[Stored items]
────

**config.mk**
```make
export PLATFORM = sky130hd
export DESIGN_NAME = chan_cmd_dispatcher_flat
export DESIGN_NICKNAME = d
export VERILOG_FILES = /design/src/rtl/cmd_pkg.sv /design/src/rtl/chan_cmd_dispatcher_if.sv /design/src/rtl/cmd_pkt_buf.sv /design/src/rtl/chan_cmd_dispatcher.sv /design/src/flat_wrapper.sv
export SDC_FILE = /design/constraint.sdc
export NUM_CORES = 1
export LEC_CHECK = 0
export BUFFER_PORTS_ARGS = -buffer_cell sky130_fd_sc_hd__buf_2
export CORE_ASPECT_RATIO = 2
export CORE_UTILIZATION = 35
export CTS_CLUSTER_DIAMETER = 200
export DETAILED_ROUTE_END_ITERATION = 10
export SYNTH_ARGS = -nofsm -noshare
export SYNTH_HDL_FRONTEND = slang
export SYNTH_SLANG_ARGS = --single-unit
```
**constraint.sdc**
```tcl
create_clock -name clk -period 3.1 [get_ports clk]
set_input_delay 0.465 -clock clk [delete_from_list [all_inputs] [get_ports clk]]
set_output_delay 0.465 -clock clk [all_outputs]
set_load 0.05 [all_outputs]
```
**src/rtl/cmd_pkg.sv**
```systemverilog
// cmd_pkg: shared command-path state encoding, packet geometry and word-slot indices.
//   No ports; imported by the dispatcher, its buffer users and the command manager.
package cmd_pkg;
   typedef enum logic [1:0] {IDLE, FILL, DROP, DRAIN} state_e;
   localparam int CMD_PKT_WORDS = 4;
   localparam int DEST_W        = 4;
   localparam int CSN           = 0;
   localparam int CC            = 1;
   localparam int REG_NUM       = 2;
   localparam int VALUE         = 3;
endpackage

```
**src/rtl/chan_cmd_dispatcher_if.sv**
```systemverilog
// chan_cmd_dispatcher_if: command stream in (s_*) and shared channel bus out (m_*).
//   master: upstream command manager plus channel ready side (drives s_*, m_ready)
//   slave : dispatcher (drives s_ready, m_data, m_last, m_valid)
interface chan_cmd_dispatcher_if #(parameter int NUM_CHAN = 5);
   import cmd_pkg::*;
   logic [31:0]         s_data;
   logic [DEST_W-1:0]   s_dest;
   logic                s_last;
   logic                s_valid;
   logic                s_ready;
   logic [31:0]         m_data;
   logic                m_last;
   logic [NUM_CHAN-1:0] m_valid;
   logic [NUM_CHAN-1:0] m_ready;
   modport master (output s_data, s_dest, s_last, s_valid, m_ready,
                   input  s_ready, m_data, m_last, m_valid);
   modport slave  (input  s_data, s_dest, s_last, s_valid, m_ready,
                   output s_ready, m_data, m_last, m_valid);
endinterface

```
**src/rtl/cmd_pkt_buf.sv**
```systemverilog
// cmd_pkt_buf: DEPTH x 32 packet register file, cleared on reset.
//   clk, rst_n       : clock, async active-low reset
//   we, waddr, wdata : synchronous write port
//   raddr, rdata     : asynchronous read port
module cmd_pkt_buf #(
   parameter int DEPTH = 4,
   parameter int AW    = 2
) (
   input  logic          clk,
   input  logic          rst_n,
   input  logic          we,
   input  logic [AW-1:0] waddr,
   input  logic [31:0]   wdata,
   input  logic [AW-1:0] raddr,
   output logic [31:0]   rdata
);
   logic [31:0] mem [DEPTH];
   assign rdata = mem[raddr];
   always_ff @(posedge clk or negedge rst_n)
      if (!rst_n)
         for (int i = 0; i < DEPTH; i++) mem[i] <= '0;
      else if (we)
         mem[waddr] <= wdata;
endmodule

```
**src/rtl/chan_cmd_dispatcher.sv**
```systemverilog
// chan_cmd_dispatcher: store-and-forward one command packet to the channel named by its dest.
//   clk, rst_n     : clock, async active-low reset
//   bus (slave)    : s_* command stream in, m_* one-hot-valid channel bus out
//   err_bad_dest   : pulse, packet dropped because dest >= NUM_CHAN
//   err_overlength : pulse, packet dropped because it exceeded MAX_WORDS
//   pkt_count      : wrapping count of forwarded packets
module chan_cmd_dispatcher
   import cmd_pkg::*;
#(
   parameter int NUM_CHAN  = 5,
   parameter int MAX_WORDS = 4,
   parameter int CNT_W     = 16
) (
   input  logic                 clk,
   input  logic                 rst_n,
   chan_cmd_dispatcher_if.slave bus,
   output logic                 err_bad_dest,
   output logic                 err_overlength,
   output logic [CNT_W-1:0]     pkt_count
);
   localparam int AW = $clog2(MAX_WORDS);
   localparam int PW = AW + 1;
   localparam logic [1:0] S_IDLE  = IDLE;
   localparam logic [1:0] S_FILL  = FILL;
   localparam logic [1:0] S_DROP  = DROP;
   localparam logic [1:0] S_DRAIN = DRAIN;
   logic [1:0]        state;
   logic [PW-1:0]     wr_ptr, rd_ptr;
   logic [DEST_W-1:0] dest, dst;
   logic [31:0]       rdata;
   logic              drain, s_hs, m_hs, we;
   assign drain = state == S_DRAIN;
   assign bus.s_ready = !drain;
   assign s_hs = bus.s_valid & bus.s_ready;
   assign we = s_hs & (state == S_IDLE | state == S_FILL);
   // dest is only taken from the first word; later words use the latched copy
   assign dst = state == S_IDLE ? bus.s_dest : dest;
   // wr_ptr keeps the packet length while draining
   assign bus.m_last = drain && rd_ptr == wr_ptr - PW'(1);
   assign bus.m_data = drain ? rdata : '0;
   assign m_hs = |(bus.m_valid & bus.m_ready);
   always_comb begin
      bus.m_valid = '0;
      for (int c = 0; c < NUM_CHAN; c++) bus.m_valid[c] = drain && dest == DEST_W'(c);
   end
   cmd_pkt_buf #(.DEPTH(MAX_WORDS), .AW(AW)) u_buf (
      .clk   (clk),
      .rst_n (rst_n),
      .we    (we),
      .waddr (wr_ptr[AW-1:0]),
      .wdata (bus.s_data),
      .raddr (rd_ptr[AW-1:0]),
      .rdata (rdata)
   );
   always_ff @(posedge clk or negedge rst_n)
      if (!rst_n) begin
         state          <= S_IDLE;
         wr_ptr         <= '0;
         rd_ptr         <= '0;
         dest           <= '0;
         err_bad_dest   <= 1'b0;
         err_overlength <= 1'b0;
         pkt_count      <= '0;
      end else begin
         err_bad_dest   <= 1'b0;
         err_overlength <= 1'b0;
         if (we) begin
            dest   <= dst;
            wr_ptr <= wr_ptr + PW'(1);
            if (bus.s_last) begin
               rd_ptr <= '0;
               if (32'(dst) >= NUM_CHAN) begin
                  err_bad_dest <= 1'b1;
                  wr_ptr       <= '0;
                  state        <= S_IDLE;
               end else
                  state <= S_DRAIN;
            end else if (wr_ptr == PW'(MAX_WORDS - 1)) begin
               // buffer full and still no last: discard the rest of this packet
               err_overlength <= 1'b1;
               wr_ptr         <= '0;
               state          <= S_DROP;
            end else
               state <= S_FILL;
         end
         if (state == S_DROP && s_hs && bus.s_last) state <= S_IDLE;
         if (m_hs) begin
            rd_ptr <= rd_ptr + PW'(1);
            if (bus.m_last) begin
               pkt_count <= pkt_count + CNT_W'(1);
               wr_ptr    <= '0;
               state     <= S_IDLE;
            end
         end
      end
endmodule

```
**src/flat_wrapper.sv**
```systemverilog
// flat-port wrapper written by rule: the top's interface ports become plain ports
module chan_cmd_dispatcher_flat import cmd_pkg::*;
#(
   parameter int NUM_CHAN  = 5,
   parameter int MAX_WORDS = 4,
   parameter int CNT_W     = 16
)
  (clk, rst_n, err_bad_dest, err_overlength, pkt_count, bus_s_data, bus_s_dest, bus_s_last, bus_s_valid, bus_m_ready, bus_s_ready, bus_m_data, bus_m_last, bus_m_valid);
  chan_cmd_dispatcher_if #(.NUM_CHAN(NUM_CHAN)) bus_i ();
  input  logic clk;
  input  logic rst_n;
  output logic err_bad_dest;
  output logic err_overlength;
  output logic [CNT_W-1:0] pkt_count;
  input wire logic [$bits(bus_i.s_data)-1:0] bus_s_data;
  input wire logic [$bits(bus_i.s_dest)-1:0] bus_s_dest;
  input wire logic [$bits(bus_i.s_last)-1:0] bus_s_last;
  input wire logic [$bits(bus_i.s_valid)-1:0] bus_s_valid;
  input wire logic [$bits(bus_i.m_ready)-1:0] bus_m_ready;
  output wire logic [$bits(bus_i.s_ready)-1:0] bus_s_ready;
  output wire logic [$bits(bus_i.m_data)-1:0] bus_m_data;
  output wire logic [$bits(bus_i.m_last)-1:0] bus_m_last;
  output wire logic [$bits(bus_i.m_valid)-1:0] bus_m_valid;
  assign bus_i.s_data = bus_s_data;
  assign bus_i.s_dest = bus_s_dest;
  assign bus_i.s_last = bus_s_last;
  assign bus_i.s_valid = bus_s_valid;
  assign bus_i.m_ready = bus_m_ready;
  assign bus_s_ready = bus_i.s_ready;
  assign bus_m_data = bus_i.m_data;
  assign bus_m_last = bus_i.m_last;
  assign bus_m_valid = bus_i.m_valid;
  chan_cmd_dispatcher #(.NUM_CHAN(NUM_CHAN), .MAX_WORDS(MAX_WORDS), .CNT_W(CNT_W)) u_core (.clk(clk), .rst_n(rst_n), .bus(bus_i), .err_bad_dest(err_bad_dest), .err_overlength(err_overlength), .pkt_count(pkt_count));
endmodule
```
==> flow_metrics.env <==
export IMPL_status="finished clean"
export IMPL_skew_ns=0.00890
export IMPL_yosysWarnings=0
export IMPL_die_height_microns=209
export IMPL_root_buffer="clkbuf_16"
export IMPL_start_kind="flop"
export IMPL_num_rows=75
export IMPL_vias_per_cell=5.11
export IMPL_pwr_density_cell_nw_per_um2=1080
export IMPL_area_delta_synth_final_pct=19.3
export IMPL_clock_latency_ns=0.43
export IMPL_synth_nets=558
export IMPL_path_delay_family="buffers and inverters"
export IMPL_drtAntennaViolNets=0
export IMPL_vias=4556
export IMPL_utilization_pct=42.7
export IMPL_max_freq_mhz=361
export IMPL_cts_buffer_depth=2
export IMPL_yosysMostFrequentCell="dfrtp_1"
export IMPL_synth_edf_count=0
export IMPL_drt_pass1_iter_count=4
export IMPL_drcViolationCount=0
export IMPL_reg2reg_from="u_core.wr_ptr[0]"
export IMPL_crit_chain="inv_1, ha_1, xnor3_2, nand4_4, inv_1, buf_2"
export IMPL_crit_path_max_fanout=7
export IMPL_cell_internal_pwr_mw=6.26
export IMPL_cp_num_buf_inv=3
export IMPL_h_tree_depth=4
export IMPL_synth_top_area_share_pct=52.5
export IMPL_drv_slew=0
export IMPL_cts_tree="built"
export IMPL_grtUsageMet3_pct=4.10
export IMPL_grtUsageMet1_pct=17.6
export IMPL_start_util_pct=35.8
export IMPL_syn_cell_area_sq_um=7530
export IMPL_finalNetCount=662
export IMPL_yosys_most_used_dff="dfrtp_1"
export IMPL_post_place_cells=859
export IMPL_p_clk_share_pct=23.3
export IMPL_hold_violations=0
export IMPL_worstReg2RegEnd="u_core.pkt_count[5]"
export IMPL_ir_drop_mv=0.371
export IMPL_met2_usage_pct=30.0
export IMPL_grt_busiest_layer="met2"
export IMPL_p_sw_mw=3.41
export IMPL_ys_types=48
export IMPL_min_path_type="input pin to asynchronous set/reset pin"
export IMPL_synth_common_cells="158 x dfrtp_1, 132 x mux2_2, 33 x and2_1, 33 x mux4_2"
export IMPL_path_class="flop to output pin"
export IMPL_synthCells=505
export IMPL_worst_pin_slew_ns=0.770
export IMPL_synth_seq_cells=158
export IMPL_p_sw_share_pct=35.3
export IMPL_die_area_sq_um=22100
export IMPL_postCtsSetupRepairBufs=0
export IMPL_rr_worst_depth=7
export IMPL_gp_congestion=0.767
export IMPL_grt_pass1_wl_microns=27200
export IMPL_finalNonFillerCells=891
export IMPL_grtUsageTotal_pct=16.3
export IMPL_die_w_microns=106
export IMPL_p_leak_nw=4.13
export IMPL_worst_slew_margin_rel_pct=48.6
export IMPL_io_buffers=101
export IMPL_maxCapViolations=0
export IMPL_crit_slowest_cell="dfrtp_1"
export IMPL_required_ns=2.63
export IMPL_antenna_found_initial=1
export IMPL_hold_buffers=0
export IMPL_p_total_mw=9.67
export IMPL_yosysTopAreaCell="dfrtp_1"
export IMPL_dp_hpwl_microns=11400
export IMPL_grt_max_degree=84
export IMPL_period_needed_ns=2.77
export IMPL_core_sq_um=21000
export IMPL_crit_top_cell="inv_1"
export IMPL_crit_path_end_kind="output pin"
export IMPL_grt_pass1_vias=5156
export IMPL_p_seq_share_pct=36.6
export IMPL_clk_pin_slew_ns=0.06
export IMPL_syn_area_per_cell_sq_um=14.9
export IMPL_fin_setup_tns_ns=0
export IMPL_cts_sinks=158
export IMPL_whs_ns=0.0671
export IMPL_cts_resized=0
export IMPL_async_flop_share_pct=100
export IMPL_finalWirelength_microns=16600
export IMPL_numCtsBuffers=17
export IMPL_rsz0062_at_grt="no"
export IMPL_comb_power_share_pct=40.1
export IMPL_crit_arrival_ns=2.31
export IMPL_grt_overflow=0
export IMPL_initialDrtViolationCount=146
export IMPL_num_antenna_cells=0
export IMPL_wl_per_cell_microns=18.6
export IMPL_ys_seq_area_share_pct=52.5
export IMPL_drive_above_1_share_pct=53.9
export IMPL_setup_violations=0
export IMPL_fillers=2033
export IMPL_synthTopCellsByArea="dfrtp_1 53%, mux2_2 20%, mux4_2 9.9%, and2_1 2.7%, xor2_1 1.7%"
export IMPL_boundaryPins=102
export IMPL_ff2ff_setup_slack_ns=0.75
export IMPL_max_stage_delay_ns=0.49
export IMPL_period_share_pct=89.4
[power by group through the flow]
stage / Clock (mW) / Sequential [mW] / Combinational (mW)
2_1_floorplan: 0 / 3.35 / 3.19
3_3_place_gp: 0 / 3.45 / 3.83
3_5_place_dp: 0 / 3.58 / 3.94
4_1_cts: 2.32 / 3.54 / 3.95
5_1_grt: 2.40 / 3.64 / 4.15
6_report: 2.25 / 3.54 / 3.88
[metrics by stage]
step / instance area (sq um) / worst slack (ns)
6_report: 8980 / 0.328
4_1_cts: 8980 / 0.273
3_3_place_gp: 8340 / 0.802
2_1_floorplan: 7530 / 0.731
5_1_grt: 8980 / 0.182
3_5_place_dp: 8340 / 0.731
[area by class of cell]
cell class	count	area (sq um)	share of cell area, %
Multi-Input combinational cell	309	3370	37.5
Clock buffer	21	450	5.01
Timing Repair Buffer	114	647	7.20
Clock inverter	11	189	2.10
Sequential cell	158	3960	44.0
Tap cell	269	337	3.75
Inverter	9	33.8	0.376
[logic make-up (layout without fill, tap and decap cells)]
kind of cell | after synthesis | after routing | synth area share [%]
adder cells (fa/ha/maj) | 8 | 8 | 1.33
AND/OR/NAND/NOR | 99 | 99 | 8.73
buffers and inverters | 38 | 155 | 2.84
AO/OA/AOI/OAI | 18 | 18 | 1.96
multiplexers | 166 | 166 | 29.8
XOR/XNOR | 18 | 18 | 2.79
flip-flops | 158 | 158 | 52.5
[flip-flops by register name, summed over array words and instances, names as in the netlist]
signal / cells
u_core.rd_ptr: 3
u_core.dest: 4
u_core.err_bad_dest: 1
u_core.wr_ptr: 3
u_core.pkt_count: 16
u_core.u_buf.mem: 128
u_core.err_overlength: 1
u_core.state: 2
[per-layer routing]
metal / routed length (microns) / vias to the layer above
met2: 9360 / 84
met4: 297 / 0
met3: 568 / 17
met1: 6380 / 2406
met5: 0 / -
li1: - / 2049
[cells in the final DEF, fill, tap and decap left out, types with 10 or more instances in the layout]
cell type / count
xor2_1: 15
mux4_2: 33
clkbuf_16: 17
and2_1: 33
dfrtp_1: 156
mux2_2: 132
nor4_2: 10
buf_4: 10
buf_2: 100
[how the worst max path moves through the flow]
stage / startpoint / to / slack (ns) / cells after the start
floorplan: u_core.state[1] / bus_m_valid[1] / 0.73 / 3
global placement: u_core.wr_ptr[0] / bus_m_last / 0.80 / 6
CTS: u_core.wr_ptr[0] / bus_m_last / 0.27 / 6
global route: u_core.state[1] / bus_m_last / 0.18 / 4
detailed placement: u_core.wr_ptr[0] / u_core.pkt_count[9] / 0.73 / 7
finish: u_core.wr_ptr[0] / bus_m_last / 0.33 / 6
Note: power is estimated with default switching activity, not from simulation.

────

▸ Action item
After locating the line with "export IMPL_h_tree_depth=4" above, return that line and every later line through the one with "export IMPL_finalNonFillerCells=891", word for word and with nothing else.

▸ Response
export IMPL_h_tree_depth=4
export IMPL_synth_top_area_share_pct=52.5
export IMPL_drv_slew=0
export IMPL_cts_tree="built"
export IMPL_grtUsageMet3_pct=4.10
export IMPL_grtUsageMet1_pct=17.6
export IMPL_start_util_pct=35.8
export IMPL_syn_cell_area_sq_um=7530
export IMPL_finalNetCount=662
export IMPL_yosys_most_used_dff="dfrtp_1"
export IMPL_post_place_cells=859
export IMPL_p_clk_share_pct=23.3
export IMPL_hold_violations=0
export IMPL_worstReg2RegEnd="u_core.pkt_count[5]"
export IMPL_ir_drop_mv=0.371
export IMPL_met2_usage_pct=30.0
export IMPL_grt_busiest_layer="met2"
export IMPL_p_sw_mw=3.41
export IMPL_ys_types=48
export IMPL_min_path_type="input pin to asynchronous set/reset pin"
export IMPL_synth_common_cells="158 x dfrtp_1, 132 x mux2_2, 33 x and2_1, 33 x mux4_2"
export IMPL_path_class="flop to output pin"
export IMPL_synthCells=505
export IMPL_worst_pin_slew_ns=0.770
export IMPL_synth_seq_cells=158
export IMPL_p_sw_share_pct=35.3
export IMPL_die_area_sq_um=22100
export IMPL_postCtsSetupRepairBufs=0
export IMPL_rr_worst_depth=7
export IMPL_gp_congestion=0.767
export IMPL_grt_pass1_wl_microns=27200
export IMPL_finalNonFillerCells=891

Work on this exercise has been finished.